Content starts
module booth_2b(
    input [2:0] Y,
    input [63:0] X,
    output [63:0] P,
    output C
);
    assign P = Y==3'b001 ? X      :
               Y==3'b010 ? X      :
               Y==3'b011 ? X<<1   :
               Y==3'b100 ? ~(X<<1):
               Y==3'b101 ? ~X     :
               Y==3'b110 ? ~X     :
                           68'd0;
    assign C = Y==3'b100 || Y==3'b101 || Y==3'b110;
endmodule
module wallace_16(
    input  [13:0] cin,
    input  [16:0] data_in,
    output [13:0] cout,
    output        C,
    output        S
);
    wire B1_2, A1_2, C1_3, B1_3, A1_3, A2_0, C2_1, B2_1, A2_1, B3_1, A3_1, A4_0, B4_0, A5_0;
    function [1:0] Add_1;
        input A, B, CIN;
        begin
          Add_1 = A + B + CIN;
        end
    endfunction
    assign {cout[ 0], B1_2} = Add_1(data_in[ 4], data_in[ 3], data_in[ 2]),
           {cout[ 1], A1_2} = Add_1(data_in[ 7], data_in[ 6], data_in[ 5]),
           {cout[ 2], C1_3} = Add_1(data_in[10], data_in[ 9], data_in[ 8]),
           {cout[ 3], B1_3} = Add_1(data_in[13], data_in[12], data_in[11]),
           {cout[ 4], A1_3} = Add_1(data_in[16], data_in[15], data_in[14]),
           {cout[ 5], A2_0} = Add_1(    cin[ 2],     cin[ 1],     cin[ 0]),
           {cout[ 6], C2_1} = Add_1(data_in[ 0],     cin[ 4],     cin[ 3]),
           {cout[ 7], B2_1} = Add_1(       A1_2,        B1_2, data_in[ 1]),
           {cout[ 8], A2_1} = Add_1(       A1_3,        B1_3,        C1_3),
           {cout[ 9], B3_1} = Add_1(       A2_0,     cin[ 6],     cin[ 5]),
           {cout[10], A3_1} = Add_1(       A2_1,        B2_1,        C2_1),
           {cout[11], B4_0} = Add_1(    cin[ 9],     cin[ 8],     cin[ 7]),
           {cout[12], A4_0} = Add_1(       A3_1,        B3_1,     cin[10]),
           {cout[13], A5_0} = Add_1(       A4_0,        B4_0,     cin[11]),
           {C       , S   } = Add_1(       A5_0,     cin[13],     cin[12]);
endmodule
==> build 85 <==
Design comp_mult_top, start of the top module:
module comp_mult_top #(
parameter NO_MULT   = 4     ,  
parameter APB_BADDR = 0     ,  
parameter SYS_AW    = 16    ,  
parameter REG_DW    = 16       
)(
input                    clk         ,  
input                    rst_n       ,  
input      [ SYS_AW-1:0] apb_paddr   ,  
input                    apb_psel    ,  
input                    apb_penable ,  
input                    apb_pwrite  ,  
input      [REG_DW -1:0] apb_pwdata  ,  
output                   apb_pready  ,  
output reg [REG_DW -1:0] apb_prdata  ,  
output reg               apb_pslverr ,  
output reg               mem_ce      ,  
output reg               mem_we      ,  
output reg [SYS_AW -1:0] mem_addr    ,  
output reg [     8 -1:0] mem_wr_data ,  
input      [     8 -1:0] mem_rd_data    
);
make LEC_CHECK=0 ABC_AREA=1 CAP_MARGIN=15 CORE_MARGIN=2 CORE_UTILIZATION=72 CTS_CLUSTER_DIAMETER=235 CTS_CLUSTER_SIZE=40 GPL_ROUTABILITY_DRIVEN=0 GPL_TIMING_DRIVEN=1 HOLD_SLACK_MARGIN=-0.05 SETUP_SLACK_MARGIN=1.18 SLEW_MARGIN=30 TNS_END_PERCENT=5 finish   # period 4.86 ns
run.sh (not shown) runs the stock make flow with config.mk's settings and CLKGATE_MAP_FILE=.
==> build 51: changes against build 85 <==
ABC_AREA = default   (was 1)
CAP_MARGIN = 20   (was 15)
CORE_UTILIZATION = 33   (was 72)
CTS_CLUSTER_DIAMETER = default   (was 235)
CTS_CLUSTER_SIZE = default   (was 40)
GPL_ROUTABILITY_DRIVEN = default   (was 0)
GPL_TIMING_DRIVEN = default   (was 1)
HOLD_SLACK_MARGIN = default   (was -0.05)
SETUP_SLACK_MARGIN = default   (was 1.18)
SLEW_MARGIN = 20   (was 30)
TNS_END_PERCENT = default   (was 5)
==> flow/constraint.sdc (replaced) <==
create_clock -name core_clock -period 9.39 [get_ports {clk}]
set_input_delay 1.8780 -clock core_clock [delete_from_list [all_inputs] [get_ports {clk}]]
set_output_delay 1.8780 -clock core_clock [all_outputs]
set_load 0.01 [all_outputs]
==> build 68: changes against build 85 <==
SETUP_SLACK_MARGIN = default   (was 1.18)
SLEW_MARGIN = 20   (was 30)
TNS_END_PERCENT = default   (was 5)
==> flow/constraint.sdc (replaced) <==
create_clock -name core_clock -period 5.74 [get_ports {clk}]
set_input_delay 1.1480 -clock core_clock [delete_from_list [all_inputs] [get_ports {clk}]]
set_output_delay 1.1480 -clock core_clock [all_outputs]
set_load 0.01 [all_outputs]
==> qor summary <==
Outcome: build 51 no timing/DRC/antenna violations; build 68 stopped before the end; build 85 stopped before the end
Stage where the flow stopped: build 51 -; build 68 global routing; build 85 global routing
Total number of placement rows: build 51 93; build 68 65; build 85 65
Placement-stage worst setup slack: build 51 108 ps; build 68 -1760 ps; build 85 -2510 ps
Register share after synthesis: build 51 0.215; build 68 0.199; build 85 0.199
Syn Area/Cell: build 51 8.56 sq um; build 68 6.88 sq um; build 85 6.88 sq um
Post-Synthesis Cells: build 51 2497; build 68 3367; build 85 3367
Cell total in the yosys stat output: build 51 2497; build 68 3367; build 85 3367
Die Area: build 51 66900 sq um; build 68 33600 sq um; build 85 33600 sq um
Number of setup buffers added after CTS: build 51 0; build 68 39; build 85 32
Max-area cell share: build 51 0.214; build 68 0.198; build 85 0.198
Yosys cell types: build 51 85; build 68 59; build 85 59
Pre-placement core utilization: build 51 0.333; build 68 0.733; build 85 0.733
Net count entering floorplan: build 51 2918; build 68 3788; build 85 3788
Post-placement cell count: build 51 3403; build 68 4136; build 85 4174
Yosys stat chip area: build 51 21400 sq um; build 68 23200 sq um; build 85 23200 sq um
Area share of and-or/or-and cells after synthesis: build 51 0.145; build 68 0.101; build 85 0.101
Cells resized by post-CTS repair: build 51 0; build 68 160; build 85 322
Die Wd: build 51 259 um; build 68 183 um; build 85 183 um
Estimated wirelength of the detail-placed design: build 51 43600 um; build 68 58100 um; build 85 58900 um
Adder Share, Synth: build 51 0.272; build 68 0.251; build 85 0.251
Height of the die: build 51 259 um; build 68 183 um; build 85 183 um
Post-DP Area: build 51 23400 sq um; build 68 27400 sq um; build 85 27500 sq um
Content ends
* PROBLEM
When you reach the line that contains "Post-Synthesis Cells: build" in the material above, please copy it and every line after it exactly, stopping only at the last line.

* ANSWER BOX
Post-Synthesis Cells: build 51 2497; build 68 3367; build 85 3367
Cell total in the yosys stat output: build 51 2497; build 68 3367; build 85 3367
Die Area: build 51 66900 sq um; build 68 33600 sq um; build 85 33600 sq um
Number of setup buffers added after CTS: build 51 0; build 68 39; build 85 32
Max-area cell share: build 51 0.214; build 68 0.198; build 85 0.198
Yosys cell types: build 51 85; build 68 59; build 85 59
Pre-placement core utilization: build 51 0.333; build 68 0.733; build 85 0.733
Net count entering floorplan: build 51 2918; build 68 3788; build 85 3788
Post-placement cell count: build 51 3403; build 68 4136; build 85 4174
Yosys stat chip area: build 51 21400 sq um; build 68 23200 sq um; build 85 23200 sq um
Area share of and-or/or-and cells after synthesis: build 51 0.145; build 68 0.101; build 85 0.101
Cells resized by post-CTS repair: build 51 0; build 68 160; build 85 322
Die Wd: build 51 259 um; build 68 183 um; build 85 183 um
Estimated wirelength of the detail-placed design: build 51 43600 um; build 68 58100 um; build 85 58900 um
Adder Share, Synth: build 51 0.272; build 68 0.251; build 85 0.251
Height of the die: build 51 259 um; build 68 183 um; build 85 183 um
Post-DP Area: build 51 23400 sq um; build 68 27400 sq um; build 85 27500 sq um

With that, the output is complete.